**config.mk**
```make
export PLATFORM = sky130hd
export DESIGN_NAME = ffpra_ctrl
export DESIGN_NICKNAME = d
export VERILOG_FILES = /design/src/hw/rtl/ffpra_pkg.sv /design/src/hw/rtl/ffpra_ctrl.sv
export SDC_FILE = /design/constraint.sdc
export NUM_CORES = 1
export LEC_CHECK = 0
export BUFFER_PORTS_ARGS = -buffer_cell sky130_fd_sc_hd__buf_2
export CORE_UTILIZATION = 39
export DETAILED_ROUTE_END_ITERATION = 10
export PLACE_DENSITY = 0.74
export SYNTH_ARGS = -nofsm -noshare
export SYNTH_HDL_FRONTEND = slang
export SYNTH_SLANG_ARGS = --single-unit
```
**constraint.sdc**
```tcl
create_clock -name i_clk -period 1.4 [get_ports i_clk]
set_input_delay 0.21 -clock i_clk [delete_from_list [all_inputs] [get_ports i_clk]]
set_output_delay 0.21 -clock i_clk [all_outputs]
set_load 0.02 [all_outputs]
```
===
**TASK**
From the data above, copy each line with the string "constraint" in it.

**RESPONSE AREA**
export SDC_FILE = /design/constraint.sdc
**constraint.sdc**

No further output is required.